WORK REQUEST » If a line of the listing contains the string "default", return that line.

SUPPLIED RECORDS »
---*---
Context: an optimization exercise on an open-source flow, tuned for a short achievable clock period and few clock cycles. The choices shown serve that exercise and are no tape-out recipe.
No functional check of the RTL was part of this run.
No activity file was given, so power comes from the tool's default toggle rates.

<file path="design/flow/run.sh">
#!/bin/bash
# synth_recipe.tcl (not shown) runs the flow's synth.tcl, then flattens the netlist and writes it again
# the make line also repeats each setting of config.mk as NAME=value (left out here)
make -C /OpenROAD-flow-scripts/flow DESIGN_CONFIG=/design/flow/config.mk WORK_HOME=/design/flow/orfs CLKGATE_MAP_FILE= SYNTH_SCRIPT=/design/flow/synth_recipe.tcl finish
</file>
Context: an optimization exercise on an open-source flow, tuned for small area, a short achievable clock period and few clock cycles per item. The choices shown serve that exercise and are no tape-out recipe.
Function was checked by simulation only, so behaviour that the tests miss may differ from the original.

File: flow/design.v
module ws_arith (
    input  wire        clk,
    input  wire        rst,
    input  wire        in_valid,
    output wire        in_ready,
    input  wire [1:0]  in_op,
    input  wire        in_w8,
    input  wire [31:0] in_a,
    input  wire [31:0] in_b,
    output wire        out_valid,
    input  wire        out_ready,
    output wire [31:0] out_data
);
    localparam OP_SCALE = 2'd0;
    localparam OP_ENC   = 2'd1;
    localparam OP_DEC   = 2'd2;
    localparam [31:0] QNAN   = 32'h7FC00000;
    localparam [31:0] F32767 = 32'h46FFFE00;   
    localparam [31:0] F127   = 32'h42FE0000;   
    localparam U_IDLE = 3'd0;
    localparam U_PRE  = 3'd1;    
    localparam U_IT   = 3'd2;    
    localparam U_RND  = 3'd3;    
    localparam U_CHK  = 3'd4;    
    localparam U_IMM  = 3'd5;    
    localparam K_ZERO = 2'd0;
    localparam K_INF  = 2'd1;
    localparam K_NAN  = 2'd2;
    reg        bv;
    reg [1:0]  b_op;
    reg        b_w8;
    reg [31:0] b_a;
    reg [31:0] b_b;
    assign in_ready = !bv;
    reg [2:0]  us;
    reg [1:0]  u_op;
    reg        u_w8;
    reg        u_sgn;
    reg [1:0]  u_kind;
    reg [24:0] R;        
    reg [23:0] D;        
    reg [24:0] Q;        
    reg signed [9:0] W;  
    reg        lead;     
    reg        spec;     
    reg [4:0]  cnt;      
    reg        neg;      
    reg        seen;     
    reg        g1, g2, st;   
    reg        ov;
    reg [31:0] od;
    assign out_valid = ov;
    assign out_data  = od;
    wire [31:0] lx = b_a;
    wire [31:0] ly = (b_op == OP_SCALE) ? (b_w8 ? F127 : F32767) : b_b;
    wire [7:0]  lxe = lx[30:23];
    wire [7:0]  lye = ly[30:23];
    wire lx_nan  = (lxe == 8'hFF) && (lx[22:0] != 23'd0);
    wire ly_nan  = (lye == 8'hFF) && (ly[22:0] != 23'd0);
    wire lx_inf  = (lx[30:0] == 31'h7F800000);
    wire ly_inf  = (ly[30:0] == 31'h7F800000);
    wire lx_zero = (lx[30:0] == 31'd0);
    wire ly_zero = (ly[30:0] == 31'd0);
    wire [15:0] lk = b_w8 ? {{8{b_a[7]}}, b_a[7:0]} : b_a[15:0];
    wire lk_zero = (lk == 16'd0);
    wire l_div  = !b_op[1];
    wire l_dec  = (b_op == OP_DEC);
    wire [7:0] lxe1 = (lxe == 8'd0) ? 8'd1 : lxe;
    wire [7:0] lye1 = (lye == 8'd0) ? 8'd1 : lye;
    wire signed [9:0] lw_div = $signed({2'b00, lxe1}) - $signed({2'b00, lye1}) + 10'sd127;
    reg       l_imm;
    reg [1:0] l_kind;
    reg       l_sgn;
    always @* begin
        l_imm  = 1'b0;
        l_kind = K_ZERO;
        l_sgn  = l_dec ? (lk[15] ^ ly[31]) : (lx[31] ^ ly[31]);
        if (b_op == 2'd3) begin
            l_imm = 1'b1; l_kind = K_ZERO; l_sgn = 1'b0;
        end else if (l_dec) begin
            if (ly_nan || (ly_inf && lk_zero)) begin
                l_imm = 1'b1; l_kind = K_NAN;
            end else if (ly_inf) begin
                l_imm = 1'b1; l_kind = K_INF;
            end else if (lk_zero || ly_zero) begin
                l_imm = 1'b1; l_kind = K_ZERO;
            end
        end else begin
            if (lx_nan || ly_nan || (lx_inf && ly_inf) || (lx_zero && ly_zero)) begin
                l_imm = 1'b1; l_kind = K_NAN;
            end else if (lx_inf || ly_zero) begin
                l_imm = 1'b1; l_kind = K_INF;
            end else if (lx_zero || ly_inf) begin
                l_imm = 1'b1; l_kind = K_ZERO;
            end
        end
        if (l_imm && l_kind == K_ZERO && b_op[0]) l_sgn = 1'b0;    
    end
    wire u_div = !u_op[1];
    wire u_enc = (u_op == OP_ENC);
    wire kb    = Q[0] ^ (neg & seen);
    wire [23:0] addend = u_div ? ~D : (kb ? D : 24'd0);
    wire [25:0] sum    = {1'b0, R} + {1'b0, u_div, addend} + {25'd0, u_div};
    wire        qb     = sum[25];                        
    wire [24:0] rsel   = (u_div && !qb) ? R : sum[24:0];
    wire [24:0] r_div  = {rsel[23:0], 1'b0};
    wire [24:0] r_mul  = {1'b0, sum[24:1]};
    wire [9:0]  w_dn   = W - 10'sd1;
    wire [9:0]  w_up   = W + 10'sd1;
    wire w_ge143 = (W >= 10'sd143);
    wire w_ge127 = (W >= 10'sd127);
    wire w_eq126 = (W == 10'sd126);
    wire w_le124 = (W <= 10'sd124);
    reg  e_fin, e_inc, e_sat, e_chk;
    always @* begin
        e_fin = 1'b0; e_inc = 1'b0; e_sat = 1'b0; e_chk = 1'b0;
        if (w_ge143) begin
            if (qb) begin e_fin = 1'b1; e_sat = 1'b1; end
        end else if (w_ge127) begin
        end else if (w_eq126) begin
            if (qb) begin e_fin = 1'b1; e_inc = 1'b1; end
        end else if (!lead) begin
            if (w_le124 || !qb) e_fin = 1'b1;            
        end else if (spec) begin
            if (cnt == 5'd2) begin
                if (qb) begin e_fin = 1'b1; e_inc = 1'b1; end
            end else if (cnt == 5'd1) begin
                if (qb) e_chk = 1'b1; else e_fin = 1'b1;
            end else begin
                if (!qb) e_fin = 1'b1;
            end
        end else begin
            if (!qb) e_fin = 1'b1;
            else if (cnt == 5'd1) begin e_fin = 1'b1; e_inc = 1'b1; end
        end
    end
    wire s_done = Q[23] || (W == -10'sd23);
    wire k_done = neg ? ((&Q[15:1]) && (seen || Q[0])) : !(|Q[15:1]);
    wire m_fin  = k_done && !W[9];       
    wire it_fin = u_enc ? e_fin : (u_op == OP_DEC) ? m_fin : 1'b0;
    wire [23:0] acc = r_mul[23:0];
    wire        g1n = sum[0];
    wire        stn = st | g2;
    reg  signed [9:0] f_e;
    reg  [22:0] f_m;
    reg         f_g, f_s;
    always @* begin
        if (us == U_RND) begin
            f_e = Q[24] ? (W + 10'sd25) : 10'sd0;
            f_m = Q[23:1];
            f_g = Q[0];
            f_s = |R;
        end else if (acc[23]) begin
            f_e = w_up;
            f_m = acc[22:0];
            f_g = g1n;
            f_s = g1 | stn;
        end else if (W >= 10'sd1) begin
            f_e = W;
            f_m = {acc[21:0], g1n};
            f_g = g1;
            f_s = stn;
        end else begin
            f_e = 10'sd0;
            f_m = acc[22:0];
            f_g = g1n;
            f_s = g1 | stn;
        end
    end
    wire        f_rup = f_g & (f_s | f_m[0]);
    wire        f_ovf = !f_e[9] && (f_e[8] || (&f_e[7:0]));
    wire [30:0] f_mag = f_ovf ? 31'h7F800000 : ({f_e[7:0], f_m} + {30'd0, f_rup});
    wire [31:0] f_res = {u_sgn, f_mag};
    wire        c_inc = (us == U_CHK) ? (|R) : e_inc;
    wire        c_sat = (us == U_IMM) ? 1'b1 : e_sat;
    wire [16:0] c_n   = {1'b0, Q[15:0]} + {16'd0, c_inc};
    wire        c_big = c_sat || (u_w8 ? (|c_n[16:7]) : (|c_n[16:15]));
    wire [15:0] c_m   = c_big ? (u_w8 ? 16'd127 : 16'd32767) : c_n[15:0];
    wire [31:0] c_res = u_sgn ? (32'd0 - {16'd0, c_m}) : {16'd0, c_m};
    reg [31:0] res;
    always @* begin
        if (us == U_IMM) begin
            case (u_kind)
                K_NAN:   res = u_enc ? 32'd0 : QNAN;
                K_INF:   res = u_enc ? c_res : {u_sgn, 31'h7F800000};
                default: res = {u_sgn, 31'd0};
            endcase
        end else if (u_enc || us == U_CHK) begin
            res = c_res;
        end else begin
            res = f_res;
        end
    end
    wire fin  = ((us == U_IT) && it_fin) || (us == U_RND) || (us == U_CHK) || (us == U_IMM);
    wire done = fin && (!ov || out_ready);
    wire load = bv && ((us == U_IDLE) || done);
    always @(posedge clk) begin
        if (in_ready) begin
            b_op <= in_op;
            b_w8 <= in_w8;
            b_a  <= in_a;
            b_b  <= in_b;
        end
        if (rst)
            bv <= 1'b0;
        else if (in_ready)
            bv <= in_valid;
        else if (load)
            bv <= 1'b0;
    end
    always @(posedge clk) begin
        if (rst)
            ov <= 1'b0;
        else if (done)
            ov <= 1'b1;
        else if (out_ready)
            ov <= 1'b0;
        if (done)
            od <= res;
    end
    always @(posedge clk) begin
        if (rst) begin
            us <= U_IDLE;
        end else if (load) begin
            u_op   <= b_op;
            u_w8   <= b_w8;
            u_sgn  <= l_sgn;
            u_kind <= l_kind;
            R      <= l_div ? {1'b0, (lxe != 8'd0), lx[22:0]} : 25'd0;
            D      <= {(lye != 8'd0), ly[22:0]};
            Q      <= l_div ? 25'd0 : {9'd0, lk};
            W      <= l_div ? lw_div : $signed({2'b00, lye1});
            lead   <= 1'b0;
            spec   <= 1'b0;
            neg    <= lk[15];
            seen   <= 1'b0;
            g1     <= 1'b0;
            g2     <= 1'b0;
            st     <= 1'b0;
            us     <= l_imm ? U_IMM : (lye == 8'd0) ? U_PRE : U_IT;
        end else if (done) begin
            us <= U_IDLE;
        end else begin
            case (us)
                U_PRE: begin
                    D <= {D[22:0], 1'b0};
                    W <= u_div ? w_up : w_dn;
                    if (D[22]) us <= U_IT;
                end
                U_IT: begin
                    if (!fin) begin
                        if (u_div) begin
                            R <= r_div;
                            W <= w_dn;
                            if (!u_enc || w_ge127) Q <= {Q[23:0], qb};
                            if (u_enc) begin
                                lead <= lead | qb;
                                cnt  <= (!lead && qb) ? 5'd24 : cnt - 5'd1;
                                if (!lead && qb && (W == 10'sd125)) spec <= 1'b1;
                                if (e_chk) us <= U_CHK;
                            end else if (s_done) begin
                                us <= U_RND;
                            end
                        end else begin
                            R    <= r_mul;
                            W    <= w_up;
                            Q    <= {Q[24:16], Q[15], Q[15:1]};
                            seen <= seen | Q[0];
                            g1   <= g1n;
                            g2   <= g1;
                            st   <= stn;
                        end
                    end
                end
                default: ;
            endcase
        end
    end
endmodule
---*---
RESULT OF THE EXERCISE »
No activity file was given, so power comes from the tool's default toggle rates.
                default: res = {u_sgn, 31'd0};
                default: ;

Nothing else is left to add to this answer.